A partire dal primo luglio, entrerà in vigore il dazio europeo di 3 euro sui pacchi di piccole dimensioni provenienti da paesi al di fuori dell’Unione Europea. Anche le spedizioni con un valore inferiore a 150 euro, attualmente esenti, saranno soggette a tali tariffe doganali. In Italia, la situazione potrebbe risultare ancora più gravosa, poiché oltre al dazio europeo si applicherà anche una tassa di 2 euro, prevista dalla legge di bilancio e successivamente sospesa fino a luglio. A livello europeo, è prevista un’imposizione simile, denominata “handling fee”, che entrerà in vigore solo a novembre e ha l’obiettivo di coprire i costi di gestione doganale.
Confetra, l’associazione delle imprese operanti nei settori dei trasporti e della logistica, ha rivolto una lettera al ministro dell’Economia e delle Finanze, Giancarlo Giorgetti, chiedendo l’immediata cancellazione di questa tassa per proteggere il settore logistico nazionale.
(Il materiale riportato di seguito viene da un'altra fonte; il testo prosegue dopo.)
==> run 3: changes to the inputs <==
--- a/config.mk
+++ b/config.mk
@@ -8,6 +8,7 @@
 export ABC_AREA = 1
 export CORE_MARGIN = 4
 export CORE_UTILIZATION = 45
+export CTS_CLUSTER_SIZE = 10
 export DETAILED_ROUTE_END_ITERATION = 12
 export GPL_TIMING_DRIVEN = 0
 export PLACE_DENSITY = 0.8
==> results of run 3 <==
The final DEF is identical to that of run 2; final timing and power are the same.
===== config.mk =====
export PLATFORM = sky130hd
export DESIGN_NAME = output_accumulator_flat
export DESIGN_NICKNAME = d
export VERILOG_FILES = /design/src/rtl/cnn_pkg.sv /design/src/rtl/output_accumulator_if.sv /design/src/rtl/acc_sat_add.sv /design/src/rtl/output_accumulator.sv /design/src/flat_wrapper.sv
export SDC_FILE = /design/constraint.sdc
export NUM_CORES = 1
export LEC_CHECK = 0
export CAP_MARGIN = 0
export CORE_ASPECT_RATIO = 0.5
export CORE_UTILIZATION = 35
export CTS_BUF_LIST = sky130_fd_sc_hd__clkbuf_4
export DETAILED_ROUTE_END_ITERATION = 7
export GPL_TIMING_DRIVEN = 0
export MAX_ROUTING_LAYER = met4
export PLACE_DENSITY_LB_ADDON = 0.3
export REMOVE_ABC_BUFFERS = 1
export SLEW_MARGIN = 20
export SYNTH_ARGS = -nofsm -noshare
export SYNTH_HDL_FRONTEND = slang
export SYNTH_SLANG_ARGS = --single-unit

===== constraint.sdc =====
create_clock -name clk -period 15.05 [get_ports clk]
set_clock_uncertainty 0.2 [all_clocks]
set_input_delay 4.515 -clock clk [delete_from_list [all_inputs] [get_ports clk]]
set_output_delay 4.515 -clock clk [all_outputs]
set_load 0.005 [all_outputs]

===== src/rtl/cnn_pkg.sv =====
// Shared CNN datapath package: word sizes, data/address types, accumulator
// FSM states and saturation limits.
package cnn_pkg;

    localparam int unsigned DATA_SZ = 16;
    localparam int unsigned ADDR_SZ = 16;

    typedef logic signed [DATA_SZ-1:0] data_t;
    typedef logic        [ADDR_SZ-1:0] addr_t;

    typedef enum logic [1:0] {
        StIdle,
        StRun,
        StDrain,
        StDone
    } acc_state_t;

    localparam data_t SAT_MAX = {1'b0, {(DATA_SZ-1){1'b1}}};
    localparam data_t SAT_MIN = {1'b1, {(DATA_SZ-1){1'b0}}};

endpackage


===== src/rtl/output_accumulator_if.sv =====
// Partial-sum stream and output-memory port bundle of the output accumulator.
// master: the accumulator side; slave: conv engine / memory side.
interface output_accumulator_if;
    import cnn_pkg::*;

    logic  in_valid;
    logic  in_ready;
    data_t in_data;

    logic  mem_rd_en;
    addr_t mem_rd_addr;
    data_t mem_rd_data;

    logic  mem_wr_en;
    addr_t mem_wr_addr;
    data_t mem_wr_data;

    modport master (
        input  in_valid, in_data, mem_rd_data,
        output in_ready, mem_rd_en, mem_rd_addr, mem_wr_en, mem_wr_addr, mem_wr_data
    );

    modport slave (
        output in_valid, in_data, mem_rd_data,
        input  in_ready, mem_rd_en, mem_rd_addr, mem_wr_en, mem_wr_addr, mem_wr_data
    );

endinterface


===== src/rtl/acc_sat_add.sv =====
// Combinational signed saturating adder with an optional clamp of negative
// results to zero (ReLU).
module acc_sat_add
    import cnn_pkg::*;
(
    input  data_t i_a,
    input  data_t i_b,
    input  logic  i_relu,
    output data_t o_sum
);

    logic [DATA_SZ:0] w_wide;
    data_t            w_sat;

    // Add one bit wider, clamp on overflow, then optionally zero negatives.
    always_comb begin
        w_wide = {i_a[DATA_SZ-1], i_a} + {i_b[DATA_SZ-1], i_b};
        if (w_wide[DATA_SZ] != w_wide[DATA_SZ-1]) begin
            w_sat = w_wide[DATA_SZ] ? SAT_MIN : SAT_MAX;
        end else begin
            w_sat = w_wide[DATA_SZ-1:0];
        end
        o_sum = (i_relu && w_sat[DATA_SZ-1]) ? '0 : w_sat;
    end

endmodule


===== src/rtl/output_accumulator.sv =====
// Output accumulator: adds streamed conv partial sums into a bias-initialised
// output region via a two-stage read-modify-write pipeline, one pass per input
// channel, then pulses done.
// Optional feature macro: ACC_RELU_EN (ReLU clamp on the final pass).
module output_accumulator
    import cnn_pkg::*;
(
    input  logic                 clk,
    input  logic                 reset,
    input  logic                 start,
    input  addr_t                outImgAddress,
    input  data_t                outImgSize,
    input  data_t                numberOfFilters,
    input  data_t                numberOfPasses,
    output_accumulator_if.master acc,
    output logic                 busy,
    output logic                 done
);

    acc_state_t r_state;
    addr_t      r_base;
    addr_t      r_total;
    addr_t      r_pix_idx;
    data_t      r_passes;
    data_t      r_pass_idx;

    // Stage B (write) registers
    logic       r_b_valid;
    addr_t      r_b_addr;
    data_t      r_b_data;
    logic       r_fwd_sel;
    data_t      r_fwd_data;
`ifdef ACC_RELU_EN
    logic       r_b_relu;
`endif

    addr_t      w_total;
    logic       w_accept;
    addr_t      w_a_addr;
    logic       w_last_pix;
    logic       w_last_pass;
    data_t      w_b_old;
    data_t      w_sum;
    logic       w_relu;

    // Config decode and stage A address/handshake
    always_comb begin
        w_total     = addr_t'(outImgSize) * addr_t'(outImgSize) * addr_t'(numberOfFilters);
        w_accept    = acc.in_valid && (r_state == StRun);
        w_a_addr    = r_base + r_pix_idx;
        w_last_pix  = (r_pix_idx == r_total - addr_t'(1));
        w_last_pass = (r_pass_idx == r_passes - data_t'(1));
        // Read-during-write returns old data, so a same-address read issued
        // alongside a write must take the just-written sum instead.
        w_b_old     = r_fwd_sel ? r_fwd_data : acc.mem_rd_data;
    end

`ifdef ACC_RELU_EN
    assign w_relu = r_b_relu;
`else
    assign w_relu = 1'b0;
`endif

    acc_sat_add u_sat_add (
        .i_a    (w_b_old),
        .i_b    (r_b_data),
        .i_relu (w_relu),
        .o_sum  (w_sum)
    );

    // Stream and memory strobes
    always_comb begin
        acc.in_ready    = (r_state == StRun);
        acc.mem_rd_en   = w_accept;
        acc.mem_rd_addr = w_accept ? w_a_addr : '0;
        acc.mem_wr_en   = r_b_valid;
        acc.mem_wr_addr = r_b_addr;
        acc.mem_wr_data = r_b_valid ? w_sum : '0;
        busy            = (r_state != StIdle);
        done            = (r_state == StDone);
    end

    // Layer FSM, pixel/pass counters and stage A -> B pipeline
    always_ff @(posedge clk) begin
        if (reset) begin
            r_state    <= StIdle;
            r_base     <= '0;
            r_total    <= '0;
            r_pix_idx  <= '0;
            r_passes   <= '0;
            r_pass_idx <= '0;
            r_b_valid  <= 1'b0;
            r_b_addr   <= '0;
            r_b_data   <= '0;
            r_fwd_sel  <= 1'b0;
            r_fwd_data <= '0;
`ifdef ACC_RELU_EN
            r_b_relu   <= 1'b0;
`endif
        end else begin
            r_b_valid <= w_accept;
            r_fwd_sel <= 1'b0;
            if (w_accept) begin
                r_b_addr   <= w_a_addr;
                r_b_data   <= acc.in_data;
                r_fwd_sel  <= r_b_valid && (r_b_addr == w_a_addr);
                r_fwd_data <= w_sum;
`ifdef ACC_RELU_EN
                r_b_relu   <= w_last_pass;
`endif
                if (w_last_pix) begin
                    r_pix_idx  <= '0;
                    r_pass_idx <= r_pass_idx + data_t'(1);
                end else begin
                    r_pix_idx  <= r_pix_idx + addr_t'(1);
                end
            end

            unique case (r_state)
                StIdle: begin
                    if (start) begin
                        r_base     <= outImgAddress;
                        r_total    <= w_total;
                        r_passes   <= numberOfPasses;
                        r_pix_idx  <= '0;
                        r_pass_idx <= '0;
                        if (w_total == '0 || numberOfPasses == '0) begin
                            r_state <= StDone;
                        end else begin
                            r_state <= StRun;
                        end
                    end
                end
                StRun: begin
                    if (w_accept && w_last_pix && w_last_pass) begin
                        r_state <= StDrain;
                    end
                end
                StDrain: begin
                    if (r_b_valid) begin
                        r_state <= StDone;
                    end
                end
                StDone: begin
                    r_state <= StIdle;
                end
                default: begin
                    r_state <= StIdle;
                end
            endcase
        end
    end

endmodule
Nel documento si afferma che “l’handling fee da 2 euro porterà a una riduzione di almeno il 50% dei traffici merci, causando una perdita di 25 milioni di euro per lo Stato”. Il Ministero dell’Economia starebbe attualmente esaminando la questione.
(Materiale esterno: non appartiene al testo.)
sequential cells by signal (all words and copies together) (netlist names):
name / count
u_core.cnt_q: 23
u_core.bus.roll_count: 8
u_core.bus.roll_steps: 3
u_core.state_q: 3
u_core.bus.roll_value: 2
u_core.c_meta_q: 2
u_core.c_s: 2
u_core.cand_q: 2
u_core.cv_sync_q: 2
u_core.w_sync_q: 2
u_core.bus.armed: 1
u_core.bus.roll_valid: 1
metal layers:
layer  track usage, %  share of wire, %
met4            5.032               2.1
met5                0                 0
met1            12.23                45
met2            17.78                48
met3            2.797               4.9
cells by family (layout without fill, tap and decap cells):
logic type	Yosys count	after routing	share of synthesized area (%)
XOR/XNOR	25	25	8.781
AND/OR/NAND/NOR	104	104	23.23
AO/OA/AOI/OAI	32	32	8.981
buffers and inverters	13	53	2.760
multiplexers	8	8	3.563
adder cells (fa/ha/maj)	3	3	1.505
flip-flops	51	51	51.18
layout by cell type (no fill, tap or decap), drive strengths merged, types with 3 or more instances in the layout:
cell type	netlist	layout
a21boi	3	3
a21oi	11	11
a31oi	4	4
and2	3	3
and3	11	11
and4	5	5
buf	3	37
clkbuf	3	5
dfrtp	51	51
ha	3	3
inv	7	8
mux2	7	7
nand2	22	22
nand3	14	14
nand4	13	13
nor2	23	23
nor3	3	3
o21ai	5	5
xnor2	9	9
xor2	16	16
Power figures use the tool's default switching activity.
<file path="src/rtl/pattern_frame_sequencer.sv">
// rtl/pattern_frame_sequencer.sv - test-pattern frame sequencer: pixel coordinates, SOF/EOL markers and pattern index
// with a valid/ready handshake, inter-frame gap and auto/manual pattern rotation.
module pattern_frame_sequencer #(
    parameter int H_ACTIVE           = 1280,
    parameter int V_ACTIVE           = 720,
    parameter int FRAME_GAP          = 16,
    parameter int FRAMES_PER_PATTERN = 60,
    parameter int NUM_PATTERNS       = 4
) (
    input  logic        clk,
    input  logic        reset,
    input  logic        i_enable,
    input  logic        i_ready,
    input  logic        i_auto,
    input  logic [1:0]  i_pattern_sel,
    output logic        o_valid,
    output logic        o_start,
    output logic        o_last,
    output logic [10:0] o_x,
    output logic [9:0]  o_y,
    output logic [1:0]  o_pattern,
    output logic        o_frame_done,
    output logic        o_busy
);

    localparam int CW = $clog2(FRAMES_PER_PATTERN + 1);
    localparam int GW = (FRAME_GAP > 1) ? $clog2(FRAME_GAP) : 1;
    localparam logic [10:0]   X_MAX    = 11'(H_ACTIVE - 1);
    localparam logic [9:0]    Y_MAX    = 10'(V_ACTIVE - 1);
    localparam logic [1:0]    PAT_MAX  = 2'(NUM_PATTERNS - 1);
    localparam logic [CW-1:0] FPP      = CW'(FRAMES_PER_PATTERN);
    localparam logic [GW-1:0] GAP_LAST = GW'((FRAME_GAP > 0) ? FRAME_GAP - 1 : 0);

    typedef enum logic [1:0] {S_IDLE, S_ACTIVE, S_GAP} state_t;

    state_t        state_q, state_d;
    logic [10:0]   x_q, x_d;
    logic [9:0]    y_q, y_d;
    logic [1:0]    pat_q, pat_d;
    logic [CW-1:0] cnt_q, cnt_d, cnt_end;
    logic [GW-1:0] gap_q, gap_d;
    logic          valid_q, valid_d;
    logic          start_q, start_d;
    logic          last_q, last_d;
    logic          done_q, done_d;
    logic          busy_q, busy_d;
    logic          accept, frame_end, frame_start;

    assign accept    = valid_q && i_ready;
    assign frame_end = accept && (x_q == X_MAX) && (y_q == Y_MAX);

    always_ff @(posedge clk or posedge reset) begin
        if (reset) begin
            state_q <= S_IDLE;
        end else begin
            state_q <= state_d;
        end
    end

    always_comb begin
        state_d = state_q;
        case (state_q)
            S_IDLE:   if (i_enable) state_d = S_ACTIVE;
            S_ACTIVE: begin
                if (frame_end) begin
                    if (FRAME_GAP > 0)  state_d = S_GAP;
                    else if (!i_enable) state_d = S_IDLE;
                end
            end
            S_GAP:    if (gap_q == GAP_LAST) state_d = i_enable ? S_ACTIVE : S_IDLE;
            default:  state_d = S_IDLE;
        endcase
    end

    // A frame starts on any entry into ACTIVE, or on a back-to-back frame end that stays ACTIVE.
    always_comb begin
        frame_start = (state_d == S_ACTIVE) && ((state_q != S_ACTIVE) || frame_end);
        cnt_end     = (cnt_q == FPP) ? cnt_q : cnt_q + CW'(1);
        x_d    = x_q;
        y_d    = y_q;
        pat_d  = pat_q;
        cnt_d  = cnt_q;
        gap_d  = gap_q;
        done_d = 1'b0;
        if (state_q == S_GAP) gap_d = gap_q + GW'(1);
        if (accept) begin
            if (x_q != X_MAX) begin
                x_d = x_q + 11'd1;
            end else begin
                x_d = '0;
                y_d = (y_q != Y_MAX) ? y_q + 10'd1 : '0;
            end
        end
        if (frame_end) begin
            done_d = 1'b1;
            cnt_d  = cnt_end;
            gap_d  = '0;
        end
        if (frame_start) begin
            x_d = '0;
            y_d = '0;
            if (!i_auto) begin
                pat_d = (i_pattern_sel > PAT_MAX) ? PAT_MAX : i_pattern_sel;
                cnt_d = '0;
            end else if (cnt_d == FPP) begin
                cnt_d = '0;
                pat_d = (pat_q == PAT_MAX) ? 2'd0 : pat_q + 2'd1;
            end
        end
        valid_d = (state_d == S_ACTIVE);
        start_d = valid_d && (x_d == 11'd0) && (y_d == 10'd0);
        last_d  = valid_d && (x_d == X_MAX);
        busy_d  = (state_d != S_IDLE);
    end

    always_ff @(posedge clk or posedge reset) begin
        if (reset) begin
            x_q     <= '0;
            y_q     <= '0;
            pat_q   <= '0;
            cnt_q   <= '0;
            gap_q   <= '0;
            valid_q <= 1'b0;
            start_q <= 1'b0;
            last_q  <= 1'b0;
            done_q  <= 1'b0;
            busy_q  <= 1'b0;
        end else begin
            x_q     <= x_d;
            y_q     <= y_d;
            pat_q   <= pat_d;
            cnt_q   <= cnt_d;
            gap_q   <= gap_d;
            valid_q <= valid_d;
            start_q <= start_d;
            last_q  <= last_d;
            done_q  <= done_d;
            busy_q  <= busy_d;
        end
    end

    assign o_valid      = valid_q;
    assign o_start      = start_q;
    assign o_last       = last_q;
    assign o_x          = x_q;
    assign o_y          = y_q;
    assign o_pattern    = pat_q;
    assign o_frame_done = done_q;
    assign o_busy       = busy_q;

endmodule
</file>
$ cat config.mk
export PLATFORM = sky130hd
export DESIGN_NAME = note_display_scan
export DESIGN_NICKNAME = d
export VERILOG_FILES = /design/src/rtl/note_display_scan.sv
export SDC_FILE = /design/constraint.sdc
export NUM_CORES = 1
export LEC_CHECK = 0
export ABC_CLOCK_PERIOD_IN_PS = 8400
export CORE_AREA = 2 2 86 88
export CTS_CLUSTER_DIAMETER = 30
export CTS_CLUSTER_SIZE = 12
export DETAILED_ROUTE_END_ITERATION = 16
export DIE_AREA = 0 0 88 90
export PLACE_DENSITY_LB_ADDON = 0.2
export SETUP_SLACK_MARGIN = 0.4
export SYNTH_ARGS = -nofsm -noshare
export SYNTH_HDL_FRONTEND = slang
export SYNTH_SLANG_ARGS = --single-unit
$ cat constraint.sdc
create_clock -name clk -period 8.4 [get_ports clk]
set_input_delay 1.68 -clock clk [delete_from_list [all_inputs] [get_ports clk]]
set_output_delay 1.68 -clock clk [all_outputs]
set_load 0.02 [all_outputs]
Andrea Cappa, direttore generale di Confetra, ha dichiarato all’ANSA che “l’handling fee colpirà i pacchi di piccole dimensioni: un aereo o un camion possono trasportarne migliaia, rendendo molto conveniente l’invio delle spedizioni in volo verso un altro paese europeo e successivamente su strada in Italia”. Cappa ha aggiunto: “Non intendiamo bloccare il paese o ricorrere a proteste eclatanti, ma speriamo che prevalga il buonsenso anche in questa occasione. In passato, il governo ha prestato ascolto alle nostre istanze e ci auguriamo almeno che la tassa venga posticipata a novembre, in concomitanza con l’attivazione della handling fee europea”.